Al final de la mañanera de ayer, martes 7 de mayo, dijo el presidente, me quiebro pero no me doblo.

Un pequeño dislate que queda en sus registros psicoanalíticos. No lo doblaron pero sí lo quebraron, quién o quiénes? En qué y cómo? Ahí queda para el inconsciente de lo político.

La doblez presidencial sigue vigente, tanto en las mañaneras, como en las vespertinas y las nocturnas; y a la vista de todos, el discurso reciente es un boomerang, en donde los dichos presidenciales que dirige contra sus adversarios regresan como práctica común en su gobierno. Esto es, sigue mirando la paja ajena y olvida la viga en el propio, como ocurrió con el cerro que no vieron en el aeropuerto de Santa Lucía.

Se insiste en que las actitudes, acciones y prácticas del gobierno actual son diferentes a los gobiernos anteriores. Hay diferencia? No, nada, salvo su insistente repetición de que los otros hicieron mal las cosas y él las está haciendo bien y requetebién. Sin que medie evidencia alguna más que sus dichos.

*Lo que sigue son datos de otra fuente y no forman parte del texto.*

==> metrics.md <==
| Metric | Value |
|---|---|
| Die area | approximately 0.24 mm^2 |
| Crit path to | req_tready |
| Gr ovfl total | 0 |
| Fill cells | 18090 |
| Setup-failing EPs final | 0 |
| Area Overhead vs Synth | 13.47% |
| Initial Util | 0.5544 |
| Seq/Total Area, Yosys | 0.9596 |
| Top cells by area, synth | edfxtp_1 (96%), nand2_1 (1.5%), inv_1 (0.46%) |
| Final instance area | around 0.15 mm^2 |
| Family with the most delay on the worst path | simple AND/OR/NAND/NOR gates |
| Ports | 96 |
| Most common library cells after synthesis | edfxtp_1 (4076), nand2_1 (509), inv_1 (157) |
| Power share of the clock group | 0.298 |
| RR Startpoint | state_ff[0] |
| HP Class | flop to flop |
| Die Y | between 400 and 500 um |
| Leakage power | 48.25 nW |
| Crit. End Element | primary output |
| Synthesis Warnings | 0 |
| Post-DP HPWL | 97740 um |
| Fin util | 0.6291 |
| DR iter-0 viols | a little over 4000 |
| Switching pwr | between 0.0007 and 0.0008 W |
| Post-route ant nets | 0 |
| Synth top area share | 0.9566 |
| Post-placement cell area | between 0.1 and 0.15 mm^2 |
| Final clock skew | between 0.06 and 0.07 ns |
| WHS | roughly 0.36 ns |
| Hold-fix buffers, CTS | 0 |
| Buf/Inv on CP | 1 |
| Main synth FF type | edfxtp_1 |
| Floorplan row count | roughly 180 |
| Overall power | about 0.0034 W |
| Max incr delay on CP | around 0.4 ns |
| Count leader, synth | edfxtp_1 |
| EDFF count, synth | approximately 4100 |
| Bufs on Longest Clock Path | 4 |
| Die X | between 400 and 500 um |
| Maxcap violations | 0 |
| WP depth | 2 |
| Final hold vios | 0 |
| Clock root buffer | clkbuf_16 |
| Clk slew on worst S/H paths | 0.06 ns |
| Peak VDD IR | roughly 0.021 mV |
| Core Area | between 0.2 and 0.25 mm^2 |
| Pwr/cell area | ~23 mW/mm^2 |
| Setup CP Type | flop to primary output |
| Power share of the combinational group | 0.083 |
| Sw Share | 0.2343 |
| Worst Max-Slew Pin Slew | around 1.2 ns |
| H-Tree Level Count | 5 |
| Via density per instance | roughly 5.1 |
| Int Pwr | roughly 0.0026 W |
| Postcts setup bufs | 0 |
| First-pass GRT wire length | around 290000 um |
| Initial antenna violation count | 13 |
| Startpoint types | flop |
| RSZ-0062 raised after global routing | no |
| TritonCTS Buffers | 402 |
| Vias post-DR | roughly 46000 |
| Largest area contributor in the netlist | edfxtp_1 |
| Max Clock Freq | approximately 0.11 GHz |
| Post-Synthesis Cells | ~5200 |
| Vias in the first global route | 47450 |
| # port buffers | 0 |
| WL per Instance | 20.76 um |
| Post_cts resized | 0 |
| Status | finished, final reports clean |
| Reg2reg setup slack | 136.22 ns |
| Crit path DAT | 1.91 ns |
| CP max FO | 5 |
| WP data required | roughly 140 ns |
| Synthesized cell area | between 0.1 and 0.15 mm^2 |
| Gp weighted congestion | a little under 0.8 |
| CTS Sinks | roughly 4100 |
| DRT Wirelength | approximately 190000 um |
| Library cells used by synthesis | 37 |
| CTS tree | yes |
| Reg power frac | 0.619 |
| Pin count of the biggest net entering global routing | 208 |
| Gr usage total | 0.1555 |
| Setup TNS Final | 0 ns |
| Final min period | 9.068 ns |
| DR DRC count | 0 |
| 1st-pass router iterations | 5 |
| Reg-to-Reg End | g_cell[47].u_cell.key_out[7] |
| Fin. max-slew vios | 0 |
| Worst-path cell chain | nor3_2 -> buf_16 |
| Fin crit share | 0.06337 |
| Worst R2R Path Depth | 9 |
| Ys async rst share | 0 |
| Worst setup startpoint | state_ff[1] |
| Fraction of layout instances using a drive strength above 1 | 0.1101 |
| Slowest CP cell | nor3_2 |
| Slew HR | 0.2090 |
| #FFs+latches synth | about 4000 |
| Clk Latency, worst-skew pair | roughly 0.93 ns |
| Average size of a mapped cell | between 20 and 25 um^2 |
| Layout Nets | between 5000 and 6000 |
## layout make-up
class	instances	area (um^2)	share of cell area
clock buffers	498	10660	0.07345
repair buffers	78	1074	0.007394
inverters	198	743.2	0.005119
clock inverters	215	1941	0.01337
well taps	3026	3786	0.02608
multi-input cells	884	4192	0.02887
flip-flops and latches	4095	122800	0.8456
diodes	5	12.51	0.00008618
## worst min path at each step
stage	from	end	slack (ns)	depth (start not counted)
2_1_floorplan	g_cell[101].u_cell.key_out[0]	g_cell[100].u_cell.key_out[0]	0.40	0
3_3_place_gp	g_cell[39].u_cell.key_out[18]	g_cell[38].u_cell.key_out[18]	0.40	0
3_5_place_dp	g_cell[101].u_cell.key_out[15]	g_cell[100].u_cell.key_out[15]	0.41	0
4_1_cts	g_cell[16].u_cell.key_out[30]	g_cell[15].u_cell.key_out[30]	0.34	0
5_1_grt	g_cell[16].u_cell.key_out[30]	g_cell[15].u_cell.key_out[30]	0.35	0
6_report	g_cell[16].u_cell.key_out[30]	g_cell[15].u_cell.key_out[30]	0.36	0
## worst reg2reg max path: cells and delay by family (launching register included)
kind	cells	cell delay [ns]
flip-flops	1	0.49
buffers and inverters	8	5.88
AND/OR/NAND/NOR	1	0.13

La dos planes, los dos discursos, la doble personalidad presidencial, del candidato eterno y el presidente incipiente. De los dos discursos, de odio y de unión, de los dos planes de desarrollo, el de él y el de quién sabe de Hacienda dicen. Hay que actuar como lo hizo Kennedy en la crisis de los misiles, dejar hacer y dejar pasar lo bueno, ignorar lo malo. Quitarle el gorgojo al frijol, bueno al Plan.

El presidente puede alegar que él trabaja desde las 6 de la mañana todos los días y, que mantiene contacto con todos los mexicanos en sus mañaneras, lo cual puede ser un autoengaño. Los resultados ante su hiperactivismo retórico son nulos, ni la violencia disminuye, ni se acaba la delincuencia y los homicidios y secuestros van a la alza, incluyendo el huachicol. La guardia nacional será reactiva y no preventiva, grave cosa.

Dice que él respeta a todos, a la libertad de expresión, a sus opositores, que es bienvenida la crítica, pero un día sí y otro también se la pasa defenestrando sin evidencia alguna, a sus críticos y a sus colaboradores que osan proponer ideas distintas.

Ello ya había ocurrido en algunos documentos relacionados con la seguridad pública y ahora ya llegó al PND.

El fanatismo gubernamental es grave, los enemigos y todo lo que ocurre en y por los demás, que no sea yo o idea mía, aunque lo tome prestado o plagiado después, no es bueno, no está bien y es corrupto.

Ni la historia, ni los pensadores clásicos se salvan, al no pensar conforme lo que dice él están mal.

Esperemos que rectifique, para bien de la patria y de su salud física y mental, para que cumpla lo que prometió: que al primer día de su gobierno se acababa la delincuencia, que el neoliberalismo ya no existe, que se acaba la pobreza, que vamos a crecer en la economía al seis por ciento, aunque se enojen los que saben de ello, aunque las cifras del INEGI digan otra cosa, él y sólo él tiene otras cifras que, desde luego son mejores y verdaderas.

Así es que el único contrapeso que queda es la realidad o los mercados o ese grupo de mujeres y hombres libres que han marchado este domingo, para inconformarse en contra de acciones del gobierno actual, en varias plazas del país incluyendo la Cd. de México.